There were sound reasons why our Lord must suffer and die and be raised again. First, because, “It is written.” The Old Testament Scriptures declared it so and the Scriptures cannot be broken. We see it in all three parts. In the part called The Law it is clear in The Seed of the Woman in Genesis 3:15 and in Abraham’s lamb of sacrifice, Genesis 22. It is clear in the part called The Prophets as in Isaiah 53. It is clear in the part called The Psalms as in Psalms 22 and 69. As His death was foretold, so also was His resurrection in the same Scriptures.

He also said, “it behooved Him to suffer.” This means there was no other way to accomplish man’s redemption. This does not mean He was obligated to do so. It would have been a righteous thing for God to have swept the whole race into hell. But having agreed, as it were, to redeem us, then the eternal Son was obligated to become incarnate, suffer, die, and rise again. God could not spare His Son if this was to be done. And as it behooved Him to suffer so also it behooved Him to rise again from the dead. For “if Christ be not raised … ye are yet in your sins” (1 Corinthians 15:17). He must be raised for our justification (Romans 4:25).

Both the truths of repentance and remission of sins are to be preached in His name. Since He is the Saviour of the world it is right and proper that this Gospel should be preached among all nations and that this witness should begin at Jerusalem as Paul said—“to the Jew first.”

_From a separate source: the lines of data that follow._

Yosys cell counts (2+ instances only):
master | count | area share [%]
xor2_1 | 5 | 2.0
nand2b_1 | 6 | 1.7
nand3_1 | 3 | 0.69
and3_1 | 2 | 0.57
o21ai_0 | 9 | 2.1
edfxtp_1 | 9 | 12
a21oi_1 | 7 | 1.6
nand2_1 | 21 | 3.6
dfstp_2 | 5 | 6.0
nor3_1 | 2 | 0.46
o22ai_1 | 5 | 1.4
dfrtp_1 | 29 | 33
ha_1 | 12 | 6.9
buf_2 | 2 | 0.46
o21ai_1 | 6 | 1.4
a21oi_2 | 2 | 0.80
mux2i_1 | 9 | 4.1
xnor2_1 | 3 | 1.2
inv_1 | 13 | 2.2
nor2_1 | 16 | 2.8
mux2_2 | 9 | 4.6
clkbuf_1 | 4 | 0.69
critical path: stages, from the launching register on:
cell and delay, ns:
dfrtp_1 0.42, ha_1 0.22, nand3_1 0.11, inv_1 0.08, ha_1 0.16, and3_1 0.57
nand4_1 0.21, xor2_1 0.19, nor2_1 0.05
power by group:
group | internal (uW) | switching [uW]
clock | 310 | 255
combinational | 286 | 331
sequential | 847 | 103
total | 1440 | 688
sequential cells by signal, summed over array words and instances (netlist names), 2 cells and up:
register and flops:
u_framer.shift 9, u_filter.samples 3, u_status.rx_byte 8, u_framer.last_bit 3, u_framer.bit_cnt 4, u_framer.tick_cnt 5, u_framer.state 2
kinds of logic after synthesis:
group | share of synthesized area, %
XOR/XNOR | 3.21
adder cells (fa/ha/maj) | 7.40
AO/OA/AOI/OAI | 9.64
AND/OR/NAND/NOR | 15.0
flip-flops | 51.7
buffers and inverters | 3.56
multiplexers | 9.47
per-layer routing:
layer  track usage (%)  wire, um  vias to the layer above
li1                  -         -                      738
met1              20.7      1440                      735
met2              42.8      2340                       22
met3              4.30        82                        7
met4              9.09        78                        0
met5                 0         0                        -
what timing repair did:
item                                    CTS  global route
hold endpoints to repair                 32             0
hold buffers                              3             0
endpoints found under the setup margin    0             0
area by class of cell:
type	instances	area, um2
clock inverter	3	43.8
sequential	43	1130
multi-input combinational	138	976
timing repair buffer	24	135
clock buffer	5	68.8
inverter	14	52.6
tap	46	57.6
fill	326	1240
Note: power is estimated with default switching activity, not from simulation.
File: src/design/mcntrl_cmd_pkg.sv
/*
 * command side definitions of the test controller
 * address map, opcode enum, mode bits, channel and frame widths
 */
package mcntrl_cmd_pkg;

    localparam int num_chn = 4;                 // memory channels under test
    localparam int chn_bits = $clog2(num_chn);  // channel index width

    localparam logic [15:0] cmd_base_addr = 16'h00f0;
    localparam logic [15:0] cmd_addr_mask = 16'h07f0;
    localparam int cmd_addr_bits = 4;           // low address bits kept after match

    // channel n: mode at 2+2n, status control at 3+2n
    typedef enum logic [cmd_addr_bits-1:0] {
        chn0_mode   = 4'h2,
        chn0_status = 4'h3,
        chn1_mode   = 4'h4,
        chn1_status = 4'h5,
        chn2_mode   = 4'h6,
        chn2_status = 4'h7,
        chn3_mode   = 4'h8,
        chn3_status = 4'h9
    } cmd_op_e;

    localparam int mode_frame_start_bit = 0;    // bits of the mode data byte
    localparam int mode_next_page_bit = 1;
    localparam int mode_suspend_bit = 2;

    localparam int frame_height_bits = 16;
    typedef logic [frame_height_bits-1:0] line_t;

    localparam int page_bits = 4;
    typedef logic [page_bits-1:0] page_t;       // wraps at 16

endpackage
<file path="config.mk">
export PLATFORM = sky130hd
export DESIGN_NAME = lpe_top
export DESIGN_NICKNAME = d
export VERILOG_FILES = /design/src/rtl/lpe_pkg.sv /design/src/rtl/lpe_operand_hold.sv /design/src/rtl/lpe_mac_datapath.sv /design/src/rtl/lpe_control_fsm.sv /design/src/rtl/lpe_top.sv
export SDC_FILE = /design/constraint.sdc
export NUM_CORES = 1
export LEC_CHECK = 0
export BUFFER_PORTS_ARGS = -buffer_cell sky130_fd_sc_hd__clkbuf_2
export CAP_MARGIN = 0
export CORE_ASPECT_RATIO = 0.9
export CORE_MARGIN = 2
export CORE_UTILIZATION = 58
export CTS_CLUSTER_DIAMETER = 60
export CTS_CLUSTER_SIZE = 40
export DETAILED_ROUTE_END_ITERATION = 10
export PLACE_DENSITY = 0.8
export SETUP_SLACK_MARGIN = 0.15
export SYNTH_ARGS = -nofsm -noshare
export SYNTH_HDL_FRONTEND = slang
export SYNTH_SLANG_ARGS = --single-unit
</file>
<file path="constraint.sdc">
create_clock -name clk -period 7 [get_ports clk]
set_input_delay 0.7 -clock clk [delete_from_list [all_inputs] [get_ports clk]]
set_output_delay 0.7 -clock clk [all_outputs]
set_load 0.02 [all_outputs]
</file>
<file path="src/rtl/lpe_pkg.sv">
package lpe_pkg;

  // Operand and accumulator widths
  localparam int OPERAND_W = 16;
  localparam int ACC_W     = 40;

  // Signed operand carried on the left and top streams
  typedef logic signed [OPERAND_W-1:0] operand_t;

  // Signed running sum, wraps modulo 2**ACC_W
  typedef logic signed [ACC_W-1:0] acc_t;

  // One beat of an operand stream
  typedef struct packed {
    operand_t data;
    logic     last;
  } op_beat_t;

  // Datapath control from the pairing FSM
  typedef struct packed {
    // Add the product of the current pair
    logic mac_en;
    // Load zero into the accumulator
    logic acc_clear;
  } lpe_ctrl_t;

  // Pairing FSM states
  typedef enum logic [2:0] {
    // Waiting for the first pair of a batch
    IDLE   = 3'd0,
    // Left operand held, waiting for top
    HOLD_L = 3'd1,
    // Top operand held, waiting for left
    HOLD_T = 3'd2,
    // Inside a batch, accumulating
    MAC    = 3'd3,
    // Result presented on the down port
    END    = 3'd4,
    // Misaligned last flags, batch discarded
    ERR    = 3'd5
  } lpe_state_e;

endpackage

</file>
<file path="src/rtl/lpe_operand_hold.sv">
`timescale 1ns/1ps

module lpe_operand_hold (
  input  logic             clk,
  input  logic             rst,
  input  logic             in_valid,
  input  lpe_pkg::op_beat_t in_beat,
  input  logic             accept,
  input  logic             keep,
  input  logic             release_beat,
  output logic             present,
  output lpe_pkg::op_beat_t out_beat
);
  import lpe_pkg::*;

  op_beat_t held_q;
  logic     full_q;

  // A held beat wins over the incoming one
  assign present  = full_q | (in_valid & accept);
  assign out_beat = full_q ? held_q : in_beat;

  always_ff @(posedge clk) begin
    if (rst) begin
      full_q <= 1'b0;
    end else if (release_beat) begin
      full_q <= 1'b0;
    end else if (keep) begin
      full_q <= 1'b1;
    end
  end

  // Beat storage
  always_ff @(posedge clk) begin
    if (keep) begin
      held_q <= out_beat;
    end
  end

endmodule

</file>
<file path="src/rtl/lpe_mac_datapath.sv">
`timescale 1ns/1ps

module lpe_mac_datapath (
  input  logic               clk,
  input  logic               rst,
  input  lpe_pkg::lpe_ctrl_t ctrl,
  input  lpe_pkg::operand_t  l_operand,
  input  lpe_pkg::operand_t  t_operand,
  output lpe_pkg::acc_t      sum
);
  import lpe_pkg::*;

  localparam int PROD_W = 2 * OPERAND_W;

  logic signed [PROD_W-1:0] product;
  acc_t                     product_ext;
  acc_t                     acc_q;

  // Full precision signed product
  assign product = PROD_W'(l_operand) * PROD_W'(t_operand);

  // Sign extend to the accumulator width
  assign product_ext = acc_t'(product);

  always_ff @(posedge clk) begin
    if (rst) begin
      acc_q <= '0;
    end else if (ctrl.acc_clear) begin
      acc_q <= '0;
    end else if (ctrl.mac_en) begin
      // Wraps on overflow
      acc_q <= acc_q + product_ext;
    end
  end

  assign sum = acc_q;

endmodule

</file>
<file path="src/rtl/lpe_control_fsm.sv">
`timescale 1ns/1ps

module lpe_control_fsm (
  input  logic               clk,
  input  logic               rst,
  input  logic               l_present,
  input  logic               t_present,
  input  logic               l_last,
  input  logic               t_last,
  input  logic               d_ready,
  output logic               l_accept,
  output logic               t_accept,
  output logic               l_keep,
  output logic               t_keep,
  output logic               l_release,
  output logic               t_release,
  output lpe_pkg::lpe_ctrl_t ctrl,
  output logic               d_valid,
  output logic               err_unaligned
);
  import lpe_pkg::*;

  lpe_state_e state_q;
  lpe_state_e state_d;

  logic open_both;
  logic pairing;
  logic pair;
  logic pair_end;
  logic pair_err;

  // Both streams open in IDLE and MAC
  assign open_both = (state_q == IDLE) || (state_q == MAC);

  // States in which a pair may form
  assign pairing = open_both || (state_q == HOLD_L) || (state_q == HOLD_T);

  assign pair     = pairing & l_present & t_present;
  assign pair_end = pair & l_last & t_last;
  assign pair_err = pair & (l_last ^ t_last);

  // A held side refuses its own stream
  assign l_accept = open_both || (state_q == HOLD_T);
  assign t_accept = open_both || (state_q == HOLD_L);

  // Lone operand is kept until its partner shows up
  assign l_keep = open_both & l_present & ~t_present;
  assign t_keep = open_both & t_present & ~l_present;

  // Every pair empties both holds, ERR flushes whatever is left
  assign l_release = pair || (state_q == ERR);
  assign t_release = pair || (state_q == ERR);

  // Misaligned pair is consumed without accumulating
  assign ctrl.mac_en    = pair & ~pair_err;
  assign ctrl.acc_clear = ((state_q == END) & d_ready) || (state_q == ERR);

  assign d_valid       = (state_q == END);
  assign err_unaligned = (state_q == ERR);

  always_comb begin
    state_d = state_q;
    case (state_q)
      IDLE, MAC: begin
        if (pair_end) begin
          state_d = END;
        end else if (pair_err) begin
          state_d = ERR;
        end else if (pair) begin
          state_d = MAC;
        end else if (l_present) begin
          state_d = HOLD_L;
        end else if (t_present) begin
          state_d = HOLD_T;
        end
      end
      HOLD_L, HOLD_T: begin
        if (pair_end) begin
          state_d = END;
        end else if (pair_err) begin
          state_d = ERR;
        end else if (pair) begin
          state_d = MAC;
        end
      end
      END: begin
        // Result waits for the down handshake
        if (d_ready) begin
          state_d = IDLE;
        end
      end
      ERR: begin
        state_d = IDLE;
      end
      default: begin
        state_d = IDLE;
      end
    endcase
  end

  always_ff @(posedge clk) begin
    if (rst) begin
      state_q <= IDLE;
    end else begin
      state_q <= state_d;
    end
  end

endmodule

</file>
<file path="src/rtl/lpe_top.sv">
`timescale 1ns/1ps

module lpe_top (
  input  logic              clk,
  input  logic              rst,
  // Left operand stream
  input  logic              l_valid,
  input  lpe_pkg::op_beat_t l_beat,
  output logic              l_ready,
  // Top operand stream
  input  logic              t_valid,
  input  lpe_pkg::op_beat_t t_beat,
  output logic              t_ready,
  // Down result
  output logic              d_valid,
  output lpe_pkg::acc_t     d_sum,
  input  logic              d_ready,
  output logic              err_unaligned
);
  import lpe_pkg::*;

  logic      l_present;
  logic      t_present;
  logic      l_accept;
  logic      t_accept;
  logic      l_keep;
  logic      t_keep;
  logic      l_release;
  logic      t_release;
  op_beat_t  l_op;
  op_beat_t  t_op;
  lpe_ctrl_t ctrl;

  assign l_ready = l_accept;
  assign t_ready = t_accept;

  lpe_operand_hold u_hold_l (
    .clk          (clk),
    .rst          (rst),
    .in_valid     (l_valid),
    .in_beat      (l_beat),
    .accept       (l_accept),
    .keep         (l_keep),
    .release_beat (l_release),
    .present      (l_present),
    .out_beat     (l_op)
  );

  lpe_operand_hold u_hold_t (
    .clk          (clk),
    .rst          (rst),
    .in_valid     (t_valid),
    .in_beat      (t_beat),
    .accept       (t_accept),
    .keep         (t_keep),
    .release_beat (t_release),
    .present      (t_present),
    .out_beat     (t_op)
  );

  // Pairing control sees only the last flags
  lpe_control_fsm u_fsm (
    .clk           (clk),
    .rst           (rst),
    .l_present     (l_present),
    .t_present     (t_present),
    .l_last        (l_op.last),
    .t_last        (t_op.last),
    .d_ready       (d_ready),
    .l_accept      (l_accept),
    .t_accept      (t_accept),
    .l_keep        (l_keep),
    .t_keep        (t_keep),
    .l_release     (l_release),
    .t_release     (t_release),
    .ctrl          (ctrl),
    .d_valid       (d_valid),
    .err_unaligned (err_unaligned)
  );

  lpe_mac_datapath u_datapath (
    .clk       (clk),
    .rst       (rst),
    .ctrl      (ctrl),
    .l_operand (l_op.data),
    .t_operand (t_op.data),
    .sum       (d_sum)
  );

endmodule

</file>
--- config.mk ---
export PLATFORM = sky130hd
export DESIGN_NAME = xaui_phy
export DESIGN_NICKNAME = d
export VERILOG_FILES = /design/src/hdl/xaui_pkg.sv /design/src/hdl/xaui_lane_sync.sv /design/src/hdl/xaui_link_monitor.sv /design/src/hdl/xaui_phy.sv /design/src/hdl/xaui_rx_decode.sv /design/src/hdl/xaui_tx_encode.sv
export SDC_FILE = /design/constraint.sdc
export NUM_CORES = 1
export LEC_CHECK = 0
export BUFFER_PORTS_ARGS = -buffer_cell sky130_fd_sc_hd__buf_2
export CAP_MARGIN = 20
export CORE_MARGIN = 2
export CORE_UTILIZATION = 40
export DETAILED_ROUTE_END_ITERATION = 10
export PLACE_DENSITY = 0.75
export SLEW_MARGIN = 10
export SYNTH_ARGS = -nofsm -noshare
export SYNTH_HDL_FRONTEND = slang
export SYNTH_SLANG_ARGS = --single-unit
--- constraint.sdc ---
create_clock -name mgt_clk -period 1.8 [get_ports mgt_clk]
set_input_delay 0.54 -clock mgt_clk [delete_from_list [all_inputs] [get_ports mgt_clk]]
set_output_delay 0.54 -clock mgt_clk [all_outputs]
set_load 0.05 [all_outputs]
--- src/hdl/xaui_pkg.sv ---
package xaui_pkg;

  // ======================================================================
  // Lane and character constants
  // ======================================================================
  localparam int NUM_LANES = 4;                   // 16 bits per lane
  localparam logic [7:0] XGMII_IDLE  = 8'h07;
  localparam logic [7:0] XGMII_ERROR = 8'hFE;
  localparam logic [7:0] K28_5       = 8'hBC;     // Comma

  localparam int COMMA_COUNT_DEFAULT  = 4;
  localparam int HOLDOFF_BITS_DEFAULT = 24;

  // ======================================================================
  // Word and status types
  // ======================================================================
  typedef struct packed {
    logic [7:0][7:0] data;
    logic [7:0]      ctrl;
  } xgmii_word_t;

  typedef struct packed {
    logic [7:0][7:0] data;
    logic [7:0]      charisk;
  } mgt_word_t;

  typedef struct packed {
    logic [7:0] code_valid;
    logic [7:0] code_comma;
    logic [3:0] rxbufferr;
    logic [3:0] rxlock;
    logic [3:0] syncok;
  } mgt_rx_flags_t;

  typedef struct packed {
    logic       reserved;                         // Bit 7
    logic       align;                            // Bit 6
    logic [3:0] lane_sync;                        // Bits 5..2
    logic       rx_fault;
    logic       tx_fault;                         // Bit 0
  } link_status_t;

  typedef enum logic [1:0] {SYNC_LOSS, SYNC_ACQ, SYNC_OK} sync_state_e;
  typedef enum logic {SUP_LOOK, SUP_WAIT} sup_state_e;

endpackage

--- src/hdl/xaui_lane_sync.sv ---
`timescale 1ns/10ps

module xaui_lane_sync #(
  parameter int COMMA_COUNT = xaui_pkg::COMMA_COUNT_DEFAULT
) (
  input  logic                             mgt_clk,
  input  logic                             mgt_rx_reset_stretch,
  input  xaui_pkg::mgt_rx_flags_t          mgt_rx_flags,
  output logic [xaui_pkg::NUM_LANES-1:0]   lane_synced,
  output logic [xaui_pkg::NUM_LANES-1:0]   enable_align
);
  import xaui_pkg::*;

  localparam int CNT_W = $clog2(COMMA_COUNT + 1);

  // ======================================================================
  // One code-group sync machine per lane
  // ======================================================================
  for (genvar lane = 0; lane < NUM_LANES; lane++) begin : g_lane
    sync_state_e      state;
    logic [CNT_W-1:0] comma_cnt;
    logic [1:0]       bad_cnt;                       // Consecutive invalid cycles
    logic             comma_seen;
    logic             code_bad;

    assign comma_seen = |mgt_rx_flags.code_comma[2*lane +: 2];
    assign code_bad   = ~&mgt_rx_flags.code_valid[2*lane +: 2];

    always_ff @(posedge mgt_clk) begin
      if (mgt_rx_reset_stretch) begin
        state     <= SYNC_LOSS;
        comma_cnt <= '0;
        bad_cnt   <= '0;
      end else begin
        case (state)
          SYNC_LOSS: begin
            bad_cnt <= '0;
            if (comma_seen) begin
              comma_cnt <= CNT_W'(1);
              state     <= (COMMA_COUNT <= 1) ? SYNC_OK : SYNC_ACQ;
            end
          end
          SYNC_ACQ: begin
            if (!comma_seen) begin
              state <= SYNC_LOSS;                    // Run broken
            end else if (comma_cnt == CNT_W'(COMMA_COUNT - 1)) begin
              state <= SYNC_OK;
            end else begin
              comma_cnt <= comma_cnt + 1'b1;
            end
          end
          SYNC_OK: begin
            if (!mgt_rx_flags.rxlock[lane]) begin
              state <= SYNC_LOSS;                    // CDR lost lock
            end else if (code_bad) begin
              bad_cnt <= bad_cnt + 1'b1;
              if (bad_cnt == 2'd2) begin
                state <= SYNC_LOSS;
              end
            end else begin
              bad_cnt <= '0;
            end
          end
          default: state <= SYNC_LOSS;
        endcase
      end
    end

    assign lane_synced[lane]  = (state == SYNC_OK);
    assign enable_align[lane] = (state != SYNC_OK); // Comma align while hunting
  end

  a_align_vs_sync: assert property (
    @(posedge mgt_clk) disable iff (mgt_rx_reset_stretch)
      (enable_align & lane_synced) == '0
  ) else $error("lane aligning while synced");

endmodule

I once was a stranger to grace and to God;
I knew not my danger, I felt not my load;
Tho’ friends spoke in rapture of Christ on the tree,
“Jehovah Tsidkenu” was nothing to me.

When free grace awoke me by light from on high,
Then legal fears shook me,—I trembled to die;
No refuge, no safety, in self could I see:
“Jehovah Tsidkenu” my Saviour must be.

My terrors all vanished before the sweet name;
My guilty fears banished, with boldness I came
To drink at the fountain, life-giving and free:
“Jehovah Tsidkenu” is all things to me.

“Jehovah Tsidkenu!” My treasure and boast;
“Jehovah Tsidkenu!” I ne’er can be lost;
In Thee I shall conquer by flood and by field,
My cable, my anchor, my breastplate and shield!

—Robert M. Mc Cheyne

P.S. “Jehovah Tsidkenu” means “The Lord our Righteousness” (Jeremiah 23:6).